Within the next 48-hours Chargifi acquired a new logo and website domains. Since then, the company has raised $3.4 million from various investors, such as Intel Capital, R/GA Ventures, and Techstars.
Big tech companies are also getting involved in the wireless charging movement. Samsung, for example, equipped their latest phones with built-in wireless charging capabilities. This feature makes it possible for users to hover their Galaxy S7 or S8 over a hotspot and boost the device’s battery life.
Other noteworthy companies following this growing trend include Microsoft, Dell, Blackberry, and Google. Surprisingly, Apple is not publicly pursuing wireless charging. According to Bladen, however, “all rumours point towards Apple having a wireless charging device later this year”.
Local locations, such as The Clubhouse in St. James’ Square, Imperial College London, Pret A Manger in The Strand and Victoria currently have Chargifi hotspots ready for consumer use. Other noteworthy locations include various sports stadiums in Spain and the US, as well as the Grand Hyatt hotel in New York.
According to a study by OnePoll, more than half of Brits experience anxiety due to a battery charging dilemma at least once a week. OnePoll’s research, commissioned by Chargifi, revealed that about a quarter of Brits endure the dilemma at least three times or more in the average work week.
“We’re hopefully releasing people from a huge amount of battery anxiety” Bladen promised. The study also states that 64 percent of women and 51 percent of men are willing to spend an additional £15 on coffee or sandwiches for the convenience of wireless charging.
An analysis of 10,000 Chargifi sessions revealed that the busiest day of the week for wireless charging is on Thursday at 3 PM. This data comes at no surprise considering “That’s the time people are going into the red zone and might be going out that night after work” Bladen stated before adding “We’re here to get you home…We’re here to make sure you can use Apple Pay to get off the tube.”
Bladen also commented on the plethora of Chargifi locations around London, stating that “What we have in technology is leaps and bounds ahead of anywhere else in Europe.”
He also speculated that Chargifi will expand beyond mobile devices in the future. “As we’ve grown and looked more at the industry, it’s been quite obvious where wireless charging solves other problems as well…Your Uber in the future will go and charge at a particular time, a particular place, with no driver, using a Chargifi-enabled transmitter”.

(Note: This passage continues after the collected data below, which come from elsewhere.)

--- config.mk ---
export PLATFORM = sky130hd
export DESIGN_NAME = mtpm_lane
export DESIGN_NICKNAME = d
export VERILOG_FILES = /design/src/hw/rtl/mtpm_pkg.sv /design/src/hw/rtl/mtpm_lane.sv
export SDC_FILE = /design/constraint.sdc
export NUM_CORES = 2
export LEC_CHECK = 0
export BUFFER_PORTS_ARGS = -buffer_cell sky130_fd_sc_hd__buf_4
export CORE_MARGIN = 1
export CORE_UTILIZATION = 60
export CTS_BUF_LIST = sky130_fd_sc_hd__clkbuf_16
export DETAILED_ROUTE_END_ITERATION = 8
export MAX_ROUTING_LAYER = met4
export PLACE_DENSITY = 0.78
export SYNTH_ARGS = -nofsm -noshare
export SYNTH_HDL_FRONTEND = slang
export SYNTH_SLANG_ARGS = --single-unit
--- constraint.sdc ---
create_clock -name clock -period 16.08 [get_ports clock]
set_input_delay 3.216 -clock clock [delete_from_list [all_inputs] [get_ports clock]]
set_output_delay 3.216 -clock clock [all_outputs]
set_load 0.02 [all_outputs]
--- src/hw/rtl/mtpm_pkg.sv ---
// shared types, constants and codes of the multi-track pcm mixer
// no dependencies
`timescale 1ns / 1ps

package mtpm_pkg;

   localparam int NUM_SLOTS_DEF  = 4;
   localparam int INDEX_BITS_DEF = 24;

   localparam int SAMPLE_W      = 16;
   localparam int SAMPLE_FIELDS = 4;
   localparam int INDEX_OUT_W   = 24;
   localparam int VOL_W         = 8;
   localparam int GATE_W        = 15;
   localparam int SLOT_W        = 2;
   localparam int CSR_IDX_W     = 2;
   localparam int CSR_DATA_W    = 15;
   localparam int PIPE_STAGES   = 4;

   localparam int PERCENT_UNIT = 100;
   localparam int PROD_W       = 25;
   localparam int MAG_W        = 23;
   localparam int QUOT_W       = 17;
   localparam int THR_W        = 23;
   localparam int REM_W        = 24;
   localparam int RECIP_SHIFT  = 24;
   localparam int RECIP_MUL    = (1 << RECIP_SHIFT) / PERCENT_UNIT;
   localparam int QMUL_W       = 41;
   localparam int SAT_POS_MAG  = 32767;
   localparam int SAT_NEG_MAG  = 32768;

   localparam logic [VOL_W-1:0]  VOL_CEILING_RST    = 8'd100;
   localparam logic [VOL_W-1:0]  DEFAULT_VOLUME_RST = 8'd100;
   localparam logic [GATE_W-1:0] GATE_LEVEL_RST     = 15'd0;

   typedef enum logic {
      CMD_LOAD = 1'b0,
      CMD_MIX  = 1'b1
   } cmd_type;

   localparam logic [CSR_IDX_W-1:0] CSR_VOL_CEILING    = 2'd0;
   localparam logic [CSR_IDX_W-1:0] CSR_DEFAULT_VOLUME = 2'd1;
   localparam logic [CSR_IDX_W-1:0] CSR_GATE_LEVEL     = 2'd2;

   typedef struct packed {
      logic [VOL_W-1:0]  vol_ceiling;
      logic [VOL_W-1:0]  default_volume;
      logic [GATE_W-1:0] gate_level;
   } cfg_type;

   typedef struct packed {
      logic [SLOT_W-1:0]      slot;
      logic [INDEX_OUT_W-1:0] track_length;
      logic                   repeat_req;
      logic [VOL_W-1:0]       volume_percent;
   } load_type;

   typedef struct packed {
      logic                   load;
      logic                   mix;
      logic [PIPE_STAGES-1:0] en;
   } lane_ctl_type;

   typedef struct packed {
      logic [SAMPLE_FIELDS-1:0]                  active_mask;
      logic [SAMPLE_FIELDS-1:0][INDEX_OUT_W-1:0] next_index;
   } report_type;

endpackage

--- src/hw/rtl/mtpm_lane.sv ---
// one track slot: play state, position counter and the scale/saturate/gate pipeline
// depends on mtpm_pkg
`timescale 1ns / 1ps

module mtpm_lane #(
   parameter int INDEX_BITS = mtpm_pkg::INDEX_BITS_DEF,
   parameter int LANE       = 0
) (
   input  logic                                  clock,
   input  logic                                  reset,
   input  mtpm_pkg::lane_ctl_type                ctl,
   input  mtpm_pkg::load_type                    load,
   input  mtpm_pkg::cfg_type                     cfg,
   input  logic signed [mtpm_pkg::SAMPLE_W-1:0]  raw_sample,
   output logic [INDEX_BITS-1:0]                 next_index,
   output logic                                  next_playing,
   output logic [mtpm_pkg::SAMPLE_W-1:0]         contrib
);

   logic [INDEX_BITS-1:0]       index_ff, index_in, length_ff, length_in, index_inc;
   logic                        playing_ff, playing_in, loop_ff, loop_in;
   logic [mtpm_pkg::VOL_W-1:0]  gain_ff, gain_in;
   logic                        hit, step;

   logic signed [mtpm_pkg::PROD_W-1:0] prod_ff, prod_in;
   logic                               act1_ff;
   logic [mtpm_pkg::VOL_W-1:0]         gain1_ff;

   logic [mtpm_pkg::PROD_W-1:0]  abs_val;
   logic [mtpm_pkg::QMUL_W-1:0]  qmul;
   logic [mtpm_pkg::MAG_W-1:0]   mag2_ff, mag2_in;
   logic [mtpm_pkg::QUOT_W-1:0]  qest2_ff;
   logic [mtpm_pkg::THR_W-1:0]   thr2_ff;
   logic                         neg2_ff, act2_ff;

   logic [mtpm_pkg::REM_W-1:0]   rem;
   logic [mtpm_pkg::QUOT_W-1:0]  quot3_ff, quot3_in;
   logic [mtpm_pkg::THR_W-1:0]   thr3_ff;
   logic                         neg3_ff, act3_ff;

   logic [mtpm_pkg::SAMPLE_W-1:0] sat_mag, contrib4_ff, contrib4_in;
   logic                          gate_pass;

   // track state update at the accepting edge
   assign hit       = ctl.load && (32'(load.slot) == 32'(LANE));
   assign step      = ctl.mix && playing_ff;
   assign index_inc = index_ff + INDEX_BITS'(1);

   always_comb begin
      index_in   = index_ff;
      length_in  = length_ff;
      playing_in = playing_ff;
      loop_in    = loop_ff;
      gain_in    = gain_ff;
      if (hit) begin
         length_in  = INDEX_BITS'(load.track_length);
         loop_in    = load.repeat_req;
         gain_in    = (load.volume_percent < cfg.vol_ceiling) ? load.volume_percent
                                                               : cfg.default_volume;
         index_in   = '0;
         playing_in = 1'b1;
      end else if (step) begin
         if (index_inc >= length_ff) begin
            index_in = '0;
            if (!loop_ff) begin
               playing_in = 1'b0;
            end
         end else begin
            index_in = index_inc;
         end
      end
   end

   always_ff @(posedge clock) begin
      if (reset) begin
         index_ff   <= '0;
         playing_ff <= 1'b0;
         loop_ff    <= 1'b0;
      end else begin
         index_ff   <= index_in;
         playing_ff <= playing_in;
         loop_ff    <= loop_in;
      end
   end

   always_ff @(posedge clock) begin
      length_ff <= length_in;
      gain_ff   <= gain_in;
   end

   assign next_index   = index_in;
   assign next_playing = playing_in;

   // stage 1: sample times gain
   assign prod_in = mtpm_pkg::PROD_W'(raw_sample)
                    * mtpm_pkg::PROD_W'($signed({1'b0, gain_ff}));

   always_ff @(posedge clock) begin
      if (ctl.en[0]) begin
         prod_ff  <= prod_in;
         act1_ff  <= step;
         gain1_ff <= gain_ff;
      end
   end

   // stage 2: magnitude, reciprocal estimate of /100, gate threshold
   assign abs_val = prod_ff[mtpm_pkg::PROD_W-1] ? mtpm_pkg::PROD_W'(-prod_ff)
                                                : mtpm_pkg::PROD_W'(prod_ff);
   assign mag2_in = abs_val[mtpm_pkg::MAG_W-1:0];
   assign qmul    = mtpm_pkg::QMUL_W'(mag2_in) * mtpm_pkg::QMUL_W'(mtpm_pkg::RECIP_MUL);

   always_ff @(posedge clock) begin
      if (ctl.en[1]) begin
         mag2_ff  <= mag2_in;
         qest2_ff <= qmul[mtpm_pkg::RECIP_SHIFT +: mtpm_pkg::QUOT_W];
         thr2_ff  <= mtpm_pkg::THR_W'(gain1_ff) * mtpm_pkg::THR_W'(cfg.gate_level);
         neg2_ff  <= prod_ff[mtpm_pkg::PROD_W-1];
         act2_ff  <= act1_ff;
      end
   end

   // stage 3: quotient correction, estimate is at most one low
   assign rem = mtpm_pkg::REM_W'(mag2_ff)
                - mtpm_pkg::REM_W'(qest2_ff) * mtpm_pkg::REM_W'(mtpm_pkg::PERCENT_UNIT);
   assign quot3_in = (rem >= mtpm_pkg::REM_W'(mtpm_pkg::PERCENT_UNIT))
                     ? qest2_ff + mtpm_pkg::QUOT_W'(1) : qest2_ff;

   always_ff @(posedge clock) begin
      if (ctl.en[2]) begin
         quot3_ff <= quot3_in;
         thr3_ff  <= thr2_ff;
         neg3_ff  <= neg2_ff;
         act3_ff  <= act2_ff;
      end
   end

   // stage 4: saturate, noise gate, restore sign
   always_comb begin
      if (neg3_ff) begin
         sat_mag = (quot3_ff > mtpm_pkg::QUOT_W'(mtpm_pkg::SAT_NEG_MAG))
                   ? mtpm_pkg::SAMPLE_W'(mtpm_pkg::SAT_NEG_MAG)
                   : quot3_ff[mtpm_pkg::SAMPLE_W-1:0];
      end else begin
         sat_mag = (quot3_ff > mtpm_pkg::QUOT_W'(mtpm_pkg::SAT_POS_MAG))
                   ? mtpm_pkg::SAMPLE_W'(mtpm_pkg::SAT_POS_MAG)
                   : quot3_ff[mtpm_pkg::SAMPLE_W-1:0];
      end
   end

   assign gate_pass = (mtpm_pkg::THR_W'(sat_mag) * mtpm_pkg::THR_W'(mtpm_pkg::PERCENT_UNIT))
                      > thr3_ff;
   assign contrib4_in = (act3_ff && gate_pass)
                        ? (neg3_ff ? mtpm_pkg::SAMPLE_W'(~sat_mag + 16'd1) : sat_mag)
                        : '0;

   always_ff @(posedge clock) begin
      if (ctl.en[3]) begin
         contrib4_ff <= contrib4_in;
      end
   end

   assign contrib = contrib4_ff;

   a_index_in_range: assert property (@(posedge clock) disable iff (reset)
      (playing_ff && (length_ff != '0)) |-> (index_ff < length_ff))
      else $error("playing track index beyond its length");

   a_load_rewinds: assert property (@(posedge clock) disable iff (reset)
      hit |=> (playing_ff && (index_ff == '0)))
      else $error("loaded track not started at index zero");

endmodule

# Word level (Yosys, flattened, before mapping)
# Cells that the tools add are included.
dict set report totals {
  reg_bits 215
}
dict set report classes {
  magnitude_cmp 6
  add_sub_neg 5
  reduce_logical 4
  bitwise 1
  n_mux 14
  multipliers 5
}
# op count
set op_table {}
lappend op_table {{24-bit 2-to-1 mux} 3}
lappend op_table {{16-bit 2-to-1 mux} 4}
lappend op_table {{23-bit by 16-bit multiplier with 39-bit output (second input constant)} 1}
lappend op_table {{16-bit by 9-bit multiplier with 25-bit output} 1}
lappend op_table {{24-bit by 1-bit adder with 24-bit output (second input constant)} 1}
lappend op_table {{24-bit >= comparator} 1}
lappend op_table {{24-bit by 7-bit >= comparator with 1-bit output (second input constant)} 1}
lappend op_table {{23-bit by 24-bit subtractor with 24-bit output} 1}
lappend op_table {{23-bit > comparator} 1}
lappend op_table {{8-bit by 15-bit multiplier with 23-bit output} 1}
lappend op_table {{23-bit 2-to-1 mux} 1}
lappend op_table {{23-bit negator} 1}
lappend op_table {{17-bit by 5-bit multiplier with 22-bit output (second input constant)} 1}
lappend op_table {{16-bit by 5-bit multiplier with 21-bit output (second input constant)} 1}
lappend op_table {{17-bit by 1-bit adder with 17-bit output (second input constant)} 1}
lappend op_table {{17-bit by 15-bit > comparator with 1-bit output (second input constant)} 1}
lappend op_table {{17-bit by 16-bit > comparator with 1-bit output (second input constant)} 1}
lappend op_table {{17-bit 2-to-1 mux} 1}
lappend op_table {{16-bit by 1-bit adder with 16-bit output (second input constant)} 1}
lappend op_table {{16-bit NOT} 1}
lappend op_table {{8-bit < comparator} 1}
lappend op_table {{8-bit 2-to-1 mux} 1}
lappend op_table {{1-bit 2-to-1 mux} 4}
lappend op_table {{1-bit logical AND} 3}
lappend op_table {{2-bit logical NOT} 1}

# Longest topological paths before layout
dict set report logic_depth {
  word_depth 6
  mapped_depth 32
  ltp_nobuf 30
}

# Worst setup path after synthesis
# No wires, ideal clock.
dict set report synth_path {
  kind {in2out}
  from {in load[34] in the netlist's numbering}
  to {out next_index[14]}
  path_buffers 1
  stages 7
  setup_slack_ps 7438
  arrival_time_ps 5426
  cell_sequence {nor2_1 > nand2_1 > inv_1 > clkbuf_1 > nor2_1 > a21oi_1 > nor2_1}
}
dict set report synth_between {
  elab_chain_len 3
}
# element line_no
set synth_rtl {}
lappend synth_rtl {{from (decl)} mtpm_lane.sv:12} ;# input mtpm_pkg::load_type load,
lappend synth_rtl {{2-bit logical NOT} mtpm_lane.sv:45} ;# assign hit = ctl.load && (32'(load.slot) == 32'(LANE));
lappend synth_rtl {{1-bit logical AND} mtpm_lane.sv:45}
lappend synth_rtl {{via hit} mtpm_lane.sv:23} ;# logic hit, step;
lappend synth_rtl {{24-bit 2-to-1 mux} mtpm_lane.sv:55} ;# if (hit) begin
lappend synth_rtl {{to (decl)} mtpm_lane.sv:15} ;# output logic [INDEX_BITS-1:0] next_index,
# The timed path passes the listed nets, and every way through them passes these cells.

# Final worst setup path
dict set report layout_path {
  from {reg index_ff[0]}
  to {out next_index[7]}
}
dict set report layout_between {
  elab_chain_len 5
}
# element line_no
set layout_rtl {}
lappend layout_rtl {{from (decl)} mtpm_lane.sv:20} ;# logic [INDEX_BITS-1:0] index_ff, index_in, length_ff, length_in, index_inc;
lappend layout_rtl {{from (signal assigned)} mtpm_lane.sv:80} ;# index_ff <= index_in;
lappend layout_rtl {{24-bit by 1-bit adder with 24-bit output (*)} mtpm_lane.sv:47} ;# assign index_inc = index_ff + INDEX_BITS'(1);
lappend layout_rtl {{24-bit >= comparator} mtpm_lane.sv:63} ;# if (index_inc >= length_ff) begin
lappend layout_rtl {{24-bit 2-to-1 mux (*)} mtpm_lane.sv:63}
lappend layout_rtl {{24-bit 2-to-1 mux (*)} mtpm_lane.sv:62} ;# end else if (step) begin
lappend layout_rtl {{24-bit 2-to-1 mux (*)} mtpm_lane.sv:55}
# Every way passes the cells marked *; elsewhere a longest branch is shown, timed or not.

==> impl_metrics.ini <==
[synth]
synth_area_leader_cell = fa_1
ys_types = 93
synth.yosys.warnings = 0
netlist.area_leader.share = 0.2393
synth_area_um2 = 29780
synth_area_leaders = fa_1 (24%), ha_1 (20%), edfxtp_1 (19%), inv_1 (8.9%), xnor2_1 (3.3%)
synth.avg_cell_area_um2 = 9.651
yosysSeqAreaShare = 0.2050
synth_top_flop_cell = edfxtp_1
synth_most_common_cell = inv_1
synth-seq-cells = 212
synth_edf_count = 186
ys_async_sr_fraction = 0
synth.net_count = 3999
synth_common_cells = inv_1 (708), ha_1 (467), fa_1 (356)
syn_inst = 3086

[floorplan]
die_w_um = 224.8
pin_count = 131
die_area_um2 = 50540
coreArea_um2 = 48950
start_util = 0.6084
die_y_um = 224.8
row_count = 81

[grt]
grt_max_degree = 64
track_usage = 0.2794
grt_pass1_wl_um = 111100
grt_pass1_vias = 22840
gr-total-overflow = 0
antenna_found_initial = 0

[clock_network]
cts_tree = built
cts_buffer_depth = 3
post_cts_resized = 0
clkSinkCount = 212
cts.htree.levels = 1
clock_latency_ns = 0.54
postCtsSetupRepairBufs = 0
root_buffer = clkbuf_16
cts_made_buffers = 25
cts_hold_buffers = 0
clk_pin_slew_ns = 0.06

[critical_path]
slowest_stage = a21oi_1
timing.rr.end = qest2_ff[16]
crit_type = register to output port
crit_arrival_ns = 5.46
cpPeakStageDelay_ns = 0.73
endpoint_kind = output port
crit_start = index_ff[0]
path_max_fanout = 12
crit_top_cell = nand3_1
crit_path_cell_trace = nand3_1, or4_1, or2_2, nor2_1, nand3_1, xnor2_1, ha_1, a21o_1, a21o_1, a21oi_1, o221ai_1, a21oi_1, nand3_1, o21ai_0, buf_4
crit_path_start_kind = register
reg2reg_depth = 26
worstReg2RegStart = prod_ff[0]
required_ns = 12.86
ff2ff_setup_slack_ns = 7.43
critPathCapture = next_index[7]

[detailed_routing]
drc = 0
wirelength_um = 65480
wl_per_cell_um = 16.81
drt-vias-per-instance = 5.515
postRouteAntennaNets = 0
vias = 21480
dr.pass1.iters = 7
drtIter0Drc = 1275

[timing]
fmax_mhz = 115.2
skew_ns = 0.01541
drv_slew = 0
grt_setup_unrepaired = no
setup_viol = 0
slew_headroom = 0.1903
setup_tns_ns = 0
layout_min_cycle_time_ns = 8.681
worstMarginPinSlew_ns = 1.205
hold_viol_final = 0
min_period_over_period = 0.5398

[final_layout]
finalNetCount = 4125
layout-drive-gt1-share = 0.07242
area_growth_pct = 8.385
antenna_cells = 0

[placed_design]
portBuffers = 130
gp_congestion = 0.9432
dp_hpwl_um = 55340

[run_status]
run_status = finished, final reports clean

[hold_path]
min_path_type = register to register
min_path_cells = 0

[run]
cap_violations = 0
## metrics by stage
step / cells / hold slack (ns) / setup slack, ns / instance area, µm² / utilization
6_report: 3895 / 0.4177 / 7.399 / 32280 / 0.6595
5_1_grt: 3895 / 0.4211 / 6.898 / 32280 / 0.6595
4_1_cts: 3895 / 0.4181 / 7.392 / 32280 / 0.6595
3_5_place_dp: 3849 / 0.4045 / 7.495 / 31480 / 0.6432
3_3_place_gp: 3849 / 0.4015 / 7.717 / 31480 / 0.6432
2_1_floorplan: 3086 / 0.4003 / 7.438 / 29780 / -
## registers in the layout, indices dropped and copies added (netlist names)
name        cells
act3_ff         1
thr3_ff        23
qest2_ff       17
prod_ff        24
mag2_ff        21
loop_ff         1
gain_ff         8
thr2_ff        23
quot3_ff       17
act1_ff         1
index_ff       24
contrib        16
neg2_ff         1
playing_ff      1
gain1_ff        8
length_ff      24
neg3_ff         1
act2_ff         1
## worst max-delay path, delay by kind of cell (launching register included)
kind	cells	cell delay [ns]
DFF	1	0.41
xor gates and xnor gates	1	0.20
adders and majority gates	1	0.27
and+or+nand+nor	6	2.10
AOI/OAI and AO/OA	6	1.73
buffers and inverters	1	0.21
## area by class of cell
class                           count  area [µm²]
Clock buffer                       25       625.6
Clock inverter                     21       172.7
Fill cell                        3876       16670
Inverter                          708        2658
Multi-Input combinational cell   2121       20810
Sequential cell                   212        6106
Tap cell                          664       830.8
Timing Repair Buffer              144        1081
## logic make-up (layout without fill, tap and decap cells)
kind of cell | after synthesis | after routing | share of synthesized area
AO/OA/AOI/OAI | 374 | 374 | 0.08389
buffers and inverters | 753 | 898 | 0.09637
adder cells (fa/ha/maj) | 823 | 823 | 0.4355
AND/OR/NAND/NOR | 747 | 747 | 0.1261
multiplexers | 12 | 12 | 0.004369
flip-flops | 212 | 212 | 0.2050
XOR/XNOR | 165 | 165 | 0.04877
## cells in the final DEF (no fill, tap or decap), drive strengths merged, types with 6 or more instances in the layout
cell type / netlist / routed
or4: 10 / 10
or3: 10 / 10
o211ai: 13 / 13
nor4: 12 / 12
and3: 10 / 10
o41ai: 7 / 7
a21boi: 9 / 9
nand2b: 17 / 17
a211oi: 17 / 17
or2: 8 / 8
and2: 154 / 154
buf: 7 / 144
nor2b: 14 / 14
nand4: 19 / 19
o21a: 18 / 18
ha: 467 / 467
a2111oi: 7 / 7
clkinv: 0 / 7
inv: 708 / 719
a21oi: 88 / 88
o31ai: 12 / 12
nor2: 133 / 133
o21ai: 91 / 91
nand3: 51 / 51
nor3: 37 / 37
xnor2: 111 / 111
dfxtp: 26 / 26
mux2: 8 / 8
a21o: 48 / 48
clkbuf: 38 / 25
nand2: 249 / 249
fa: 356 / 356
edfxtp: 186 / 186
o21bai: 10 / 10
a31oi: 12 / 12
xor2: 54 / 54
nor3b: 6 / 6
## metal layers
metal	wire, µm	vias to the layer above	global-route usage
li1	-	10240	-
met1	27810	10570	0.3514
met2	33100	550	0.4853
met3	2876	121	0.02835
met4	1691	0	0.06539
met5	0	-	-
## worst min path at each step
| stage | slack [ns] | from | to |
|---|---|---|---|
| floorplan | 0.40 | act1_ff | act2_ff |
| global placement | 0.40 | thr2_ff[4] | thr3_ff[4] |
| detailed placement | 0.40 | thr2_ff[18] | thr3_ff[18] |
| CTS | 0.42 | thr2_ff[21] | thr3_ff[21] |
| global route | 0.42 | thr2_ff[1] | thr3_ff[1] |
| finish | 0.42 | act2_ff | act3_ff |
Power is left out: the tool's default activity adds up to more than one toggle a clock period on the data nets, which glitch-free logic cannot reach.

Other plans for Chargifi are currently in talks as well. “Commuters will come in on the train, wirelessly charge their laptop and phone on the journey, and get into the office and the desk has got it. You won’t even think about power – it’ll always be on tap.”
Bladen went on to state that as we evolve toward creating our smart cities of the future, even delivery drones may benefit from being able to charge themselves wirelessly.